--- START ---

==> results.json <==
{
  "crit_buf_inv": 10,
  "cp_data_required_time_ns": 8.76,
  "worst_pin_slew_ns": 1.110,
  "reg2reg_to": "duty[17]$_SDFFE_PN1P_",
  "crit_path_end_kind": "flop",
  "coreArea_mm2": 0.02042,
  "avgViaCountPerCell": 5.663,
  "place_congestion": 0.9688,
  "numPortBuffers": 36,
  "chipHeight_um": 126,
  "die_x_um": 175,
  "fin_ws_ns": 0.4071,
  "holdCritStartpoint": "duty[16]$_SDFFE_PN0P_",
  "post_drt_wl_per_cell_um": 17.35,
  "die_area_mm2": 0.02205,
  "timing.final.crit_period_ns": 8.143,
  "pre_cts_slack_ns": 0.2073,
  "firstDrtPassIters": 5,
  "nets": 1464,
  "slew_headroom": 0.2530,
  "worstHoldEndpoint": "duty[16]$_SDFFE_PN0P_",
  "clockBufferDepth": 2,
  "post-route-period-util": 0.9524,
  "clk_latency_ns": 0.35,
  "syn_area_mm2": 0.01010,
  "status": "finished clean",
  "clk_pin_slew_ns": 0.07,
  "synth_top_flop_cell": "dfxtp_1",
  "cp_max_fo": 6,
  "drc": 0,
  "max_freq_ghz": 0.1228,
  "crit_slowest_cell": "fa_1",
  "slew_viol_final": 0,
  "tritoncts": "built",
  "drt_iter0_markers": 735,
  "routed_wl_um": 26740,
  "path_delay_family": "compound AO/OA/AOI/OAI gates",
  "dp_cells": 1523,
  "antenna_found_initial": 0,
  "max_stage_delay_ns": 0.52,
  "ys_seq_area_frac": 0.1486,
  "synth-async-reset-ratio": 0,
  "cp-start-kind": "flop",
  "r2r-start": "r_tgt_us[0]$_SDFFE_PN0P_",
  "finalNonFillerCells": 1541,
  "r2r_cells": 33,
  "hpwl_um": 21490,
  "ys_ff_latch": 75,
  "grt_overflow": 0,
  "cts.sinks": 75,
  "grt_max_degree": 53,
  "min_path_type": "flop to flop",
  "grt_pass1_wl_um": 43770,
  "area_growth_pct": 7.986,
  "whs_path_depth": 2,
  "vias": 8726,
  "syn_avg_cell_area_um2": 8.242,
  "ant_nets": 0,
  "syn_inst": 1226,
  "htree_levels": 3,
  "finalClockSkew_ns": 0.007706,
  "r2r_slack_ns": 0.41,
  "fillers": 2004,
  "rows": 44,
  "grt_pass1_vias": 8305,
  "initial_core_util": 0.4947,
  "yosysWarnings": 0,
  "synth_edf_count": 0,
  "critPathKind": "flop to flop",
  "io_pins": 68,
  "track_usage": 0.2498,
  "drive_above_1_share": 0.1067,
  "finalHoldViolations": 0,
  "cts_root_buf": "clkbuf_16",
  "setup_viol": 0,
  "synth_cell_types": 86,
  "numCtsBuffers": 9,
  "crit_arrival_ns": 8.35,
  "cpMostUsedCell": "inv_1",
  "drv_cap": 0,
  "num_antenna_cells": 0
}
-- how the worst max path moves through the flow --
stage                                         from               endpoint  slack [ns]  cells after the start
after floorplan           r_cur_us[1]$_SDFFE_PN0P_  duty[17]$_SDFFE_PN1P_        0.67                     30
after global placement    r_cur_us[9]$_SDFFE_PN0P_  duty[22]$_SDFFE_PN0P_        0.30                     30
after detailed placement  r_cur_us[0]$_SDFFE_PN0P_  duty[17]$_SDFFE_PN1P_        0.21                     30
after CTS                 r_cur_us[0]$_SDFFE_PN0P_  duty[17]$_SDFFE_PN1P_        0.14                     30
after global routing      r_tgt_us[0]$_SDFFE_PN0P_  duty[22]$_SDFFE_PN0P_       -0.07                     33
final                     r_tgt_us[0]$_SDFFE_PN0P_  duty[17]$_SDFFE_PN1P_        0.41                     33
[config.mk]
export PLATFORM = sky130hd
export DESIGN_NAME = elevator_call_scheduler
export DESIGN_NICKNAME = d
export VERILOG_FILES = /design/src/rtl/elevator_pkg.sv /design/src/rtl/elevator_door_timer.sv /design/src/rtl/elevator_call_scheduler.sv
export SDC_FILE = /design/constraint.sdc
export NUM_CORES = 1
export LEC_CHECK = 0
export CAP_MARGIN = 20
export CORE_AREA = 4 4 71 53
export CTS_CLUSTER_DIAMETER = 200
export DETAILED_ROUTE_END_ITERATION = 8
export DIE_AREA = 0 0 75 57
export PLACE_DENSITY = 0.61
export SETUP_SLACK_MARGIN = 0.02
export SYNTH_ARGS = -nofsm -noshare
export SYNTH_HDL_FRONTEND = slang
export SYNTH_SLANG_ARGS = --single-unit
[constraint.sdc]
create_clock -name i_clk -period 2.9 [get_ports i_clk]
set_clock_uncertainty 0.2 [all_clocks]
set_input_delay 0.435 -clock i_clk [delete_from_list [all_inputs] [get_ports i_clk]]
set_output_delay 0.435 -clock i_clk [all_outputs]
set_load 0.01 [all_outputs]
[src/rtl/elevator_pkg.sv]
// Shared floor/engine codes, scheduler state encoding and floor-mask helpers
// for the elevator call scheduler.
package elevator_pkg;

    localparam int unsigned FLOOR_COUNT = 3;

    localparam logic [1:0] FLOOR1     = 2'b00;
    localparam logic [1:0] FLOOR2     = 2'b01;
    localparam logic [1:0] FLOOR3     = 2'b10;
    localparam logic [1:0] FLOOR_NONE = 2'b11;

    localparam logic [1:0] ENG_STOP = 2'b00;
    localparam logic [1:0] ENG_UP   = 2'b01;
    localparam logic [1:0] ENG_DOWN = 2'b10;

    typedef enum logic [2:0] {
        StIdle,
        StMove,
        StDoorOpen,
        StDoorClose,
        StFault
    } sched_state_e;

    function automatic logic [FLOOR_COUNT-1:0] floor_onehot(input logic [1:0] floor);
        logic [FLOOR_COUNT-1:0] mask;
        case (floor)
            FLOOR1:  mask = 3'b001;
            FLOOR2:  mask = 3'b010;
            FLOOR3:  mask = 3'b100;
            default: mask = 3'b000;
        endcase
        return mask;
    endfunction

    function automatic logic [FLOOR_COUNT-1:0] floors_above(input logic [1:0] floor);
        logic [FLOOR_COUNT-1:0] mask;
        case (floor)
            FLOOR1:  mask = 3'b110;
            FLOOR2:  mask = 3'b100;
            default: mask = 3'b000;
        endcase
        return mask;
    endfunction

    function automatic logic [FLOOR_COUNT-1:0] floors_below(input logic [1:0] floor);
        logic [FLOOR_COUNT-1:0] mask;
        case (floor)
            FLOOR2:  mask = 3'b001;
            FLOOR3:  mask = 3'b011;
            default: mask = 3'b000;
        endcase
        return mask;
    endfunction

endpackage
File: src/rtl/inst_fetch_buffer_pkg.sv
// Shared CPU fetch-path types and constants.
// Pure declarations, no timing.
// No flow control here; consumers define handshakes.
package inst_fetch_buffer_pkg;

    // Instruction word presented to decode when nothing is buffered.
    localparam logic [31:0] NOP_INST_DEFAULT = 32'h0000_0000;

    // The fetch buffer is built around exactly two entries.
    localparam int IFB_DEPTH = 2;

    // One buffered fetch: the address and the word read from it.
    typedef struct packed {
        logic [31:0] pc;
        logic [31:0] inst;
    } fetch_entry_t;

endpackage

--- END ---

What you should do: Everything in the listing above should be restated exactly.

Answer area:
==> results.json <==
{
  "crit_buf_inv": 10,
  "cp_data_required_time_ns": 8.76,
  "worst_pin_slew_ns": 1.110,
  "reg2reg_to": "duty[17]$_SDFFE_PN1P_",
  "crit_path_end_kind": "flop",
  "coreArea_mm2": 0.02042,
  "avgViaCountPerCell": 5.663,
  "place_congestion": 0.9688,
  "numPortBuffers": 36,
  "chipHeight_um": 126,
  "die_x_um": 175,
  "fin_ws_ns": 0.4071,
  "holdCritStartpoint": "duty[16]$_SDFFE_PN0P_",
  "post_drt_wl_per_cell_um": 17.35,
  "die_area_mm2": 0.02205,
  "timing.final.crit_period_ns": 8.143,
  "pre_cts_slack_ns": 0.2073,
  "firstDrtPassIters": 5,
  "nets": 1464,
  "slew_headroom": 0.2530,
  "worstHoldEndpoint": "duty[16]$_SDFFE_PN0P_",
  "clockBufferDepth": 2,
  "post-route-period-util": 0.9524,
  "clk_latency_ns": 0.35,
  "syn_area_mm2": 0.01010,
  "status": "finished clean",
  "clk_pin_slew_ns": 0.07,
  "synth_top_flop_cell": "dfxtp_1",
  "cp_max_fo": 6,
  "drc": 0,
  "max_freq_ghz": 0.1228,
  "crit_slowest_cell": "fa_1",
  "slew_viol_final": 0,
  "tritoncts": "built",
  "drt_iter0_markers": 735,
  "routed_wl_um": 26740,
  "path_delay_family": "compound AO/OA/AOI/OAI gates",
  "dp_cells": 1523,
  "antenna_found_initial": 0,
  "max_stage_delay_ns": 0.52,
  "ys_seq_area_frac": 0.1486,
  "synth-async-reset-ratio": 0,
  "cp-start-kind": "flop",
  "r2r-start": "r_tgt_us[0]$_SDFFE_PN0P_",
  "finalNonFillerCells": 1541,
  "r2r_cells": 33,
  "hpwl_um": 21490,
  "ys_ff_latch": 75,
  "grt_overflow": 0,
  "cts.sinks": 75,
  "grt_max_degree": 53,
  "min_path_type": "flop to flop",
  "grt_pass1_wl_um": 43770,
  "area_growth_pct": 7.986,
  "whs_path_depth": 2,
  "vias": 8726,
  "syn_avg_cell_area_um2": 8.242,
  "ant_nets": 0,
  "syn_inst": 1226,
  "htree_levels": 3,
  "finalClockSkew_ns": 0.007706,
  "r2r_slack_ns": 0.41,
  "fillers": 2004,
  "rows": 44,
  "grt_pass1_vias": 8305,
  "initial_core_util": 0.4947,
  "yosysWarnings": 0,
  "synth_edf_count": 0,
  "critPathKind": "flop to flop",
  "io_pins": 68,
  "track_usage": 0.2498,
  "drive_above_1_share": 0.1067,
  "finalHoldViolations": 0,
  "cts_root_buf": "clkbuf_16",
  "setup_viol": 0,
  "synth_cell_types": 86,
  "numCtsBuffers": 9,
  "crit_arrival_ns": 8.35,
  "cpMostUsedCell": "inv_1",
  "drv_cap": 0,
  "num_antenna_cells": 0
}
-- how the worst max path moves through the flow --
stage                                         from               endpoint  slack [ns]  cells after the start
after floorplan           r_cur_us[1]$_SDFFE_PN0P_  duty[17]$_SDFFE_PN1P_        0.67                     30
after global placement    r_cur_us[9]$_SDFFE_PN0P_  duty[22]$_SDFFE_PN0P_        0.30                     30
after detailed placement  r_cur_us[0]$_SDFFE_PN0P_  duty[17]$_SDFFE_PN1P_        0.21                     30
after CTS                 r_cur_us[0]$_SDFFE_PN0P_  duty[17]$_SDFFE_PN1P_        0.14                     30
after global routing      r_tgt_us[0]$_SDFFE_PN0P_  duty[22]$_SDFFE_PN0P_       -0.07                     33
final                     r_tgt_us[0]$_SDFFE_PN0P_  duty[17]$_SDFFE_PN1P_        0.41                     33
[config.mk]
export PLATFORM = sky130hd
export DESIGN_NAME = elevator_call_scheduler
export DESIGN_NICKNAME = d
export VERILOG_FILES = /design/src/rtl/elevator_pkg.sv /design/src/rtl/elevator_door_timer.sv /design/src/rtl/elevator_call_scheduler.sv
export SDC_FILE = /design/constraint.sdc
export NUM_CORES = 1
export LEC_CHECK = 0
export CAP_MARGIN = 20
export CORE_AREA = 4 4 71 53
export CTS_CLUSTER_DIAMETER = 200
export DETAILED_ROUTE_END_ITERATION = 8
export DIE_AREA = 0 0 75 57
export PLACE_DENSITY = 0.61
export SETUP_SLACK_MARGIN = 0.02
export SYNTH_ARGS = -nofsm -noshare
export SYNTH_HDL_FRONTEND = slang
export SYNTH_SLANG_ARGS = --single-unit
[constraint.sdc]
create_clock -name i_clk -period 2.9 [get_ports i_clk]
set_clock_uncertainty 0.2 [all_clocks]
set_input_delay 0.435 -clock i_clk [delete_from_list [all_inputs] [get_ports i_clk]]
set_output_delay 0.435 -clock i_clk [all_outputs]
set_load 0.01 [all_outputs]
[src/rtl/elevator_pkg.sv]
// Shared floor/engine codes, scheduler state encoding and floor-mask helpers
// for the elevator call scheduler.
package elevator_pkg;

    localparam int unsigned FLOOR_COUNT = 3;

    localparam logic [1:0] FLOOR1     = 2'b00;
    localparam logic [1:0] FLOOR2     = 2'b01;
    localparam logic [1:0] FLOOR3     = 2'b10;
    localparam logic [1:0] FLOOR_NONE = 2'b11;

    localparam logic [1:0] ENG_STOP = 2'b00;
    localparam logic [1:0] ENG_UP   = 2'b01;
    localparam logic [1:0] ENG_DOWN = 2'b10;

    typedef enum logic [2:0] {
        StIdle,
        StMove,
        StDoorOpen,
        StDoorClose,
        StFault
    } sched_state_e;

    function automatic logic [FLOOR_COUNT-1:0] floor_onehot(input logic [1:0] floor);
        logic [FLOOR_COUNT-1:0] mask;
        case (floor)
            FLOOR1:  mask = 3'b001;
            FLOOR2:  mask = 3'b010;
            FLOOR3:  mask = 3'b100;
            default: mask = 3'b000;
        endcase
        return mask;
    endfunction

    function automatic logic [FLOOR_COUNT-1:0] floors_above(input logic [1:0] floor);
        logic [FLOOR_COUNT-1:0] mask;
        case (floor)
            FLOOR1:  mask = 3'b110;
            FLOOR2:  mask = 3'b100;
            default: mask = 3'b000;
        endcase
        return mask;
    endfunction

    function automatic logic [FLOOR_COUNT-1:0] floors_below(input logic [1:0] floor);
        logic [FLOOR_COUNT-1:0] mask;
        case (floor)
            FLOOR2:  mask = 3'b001;
            FLOOR3:  mask = 3'b011;
            default: mask = 3'b000;
        endcase
        return mask;
    endfunction

endpackage
File: src/rtl/inst_fetch_buffer_pkg.sv
// Shared CPU fetch-path types and constants.
// Pure declarations, no timing.
// No flow control here; consumers define handshakes.
package inst_fetch_buffer_pkg;

    // Instruction word presented to decode when nothing is buffered.
    localparam logic [31:0] NOP_INST_DEFAULT = 32'h0000_0000;

    // The fetch buffer is built around exactly two entries.
    localparam int IFB_DEPTH = 2;

    // One buffered fetch: the address and the word read from it.
    typedef struct packed {
        logic [31:0] pc;
        logic [31:0] inst;
    } fetch_entry_t;

endpackage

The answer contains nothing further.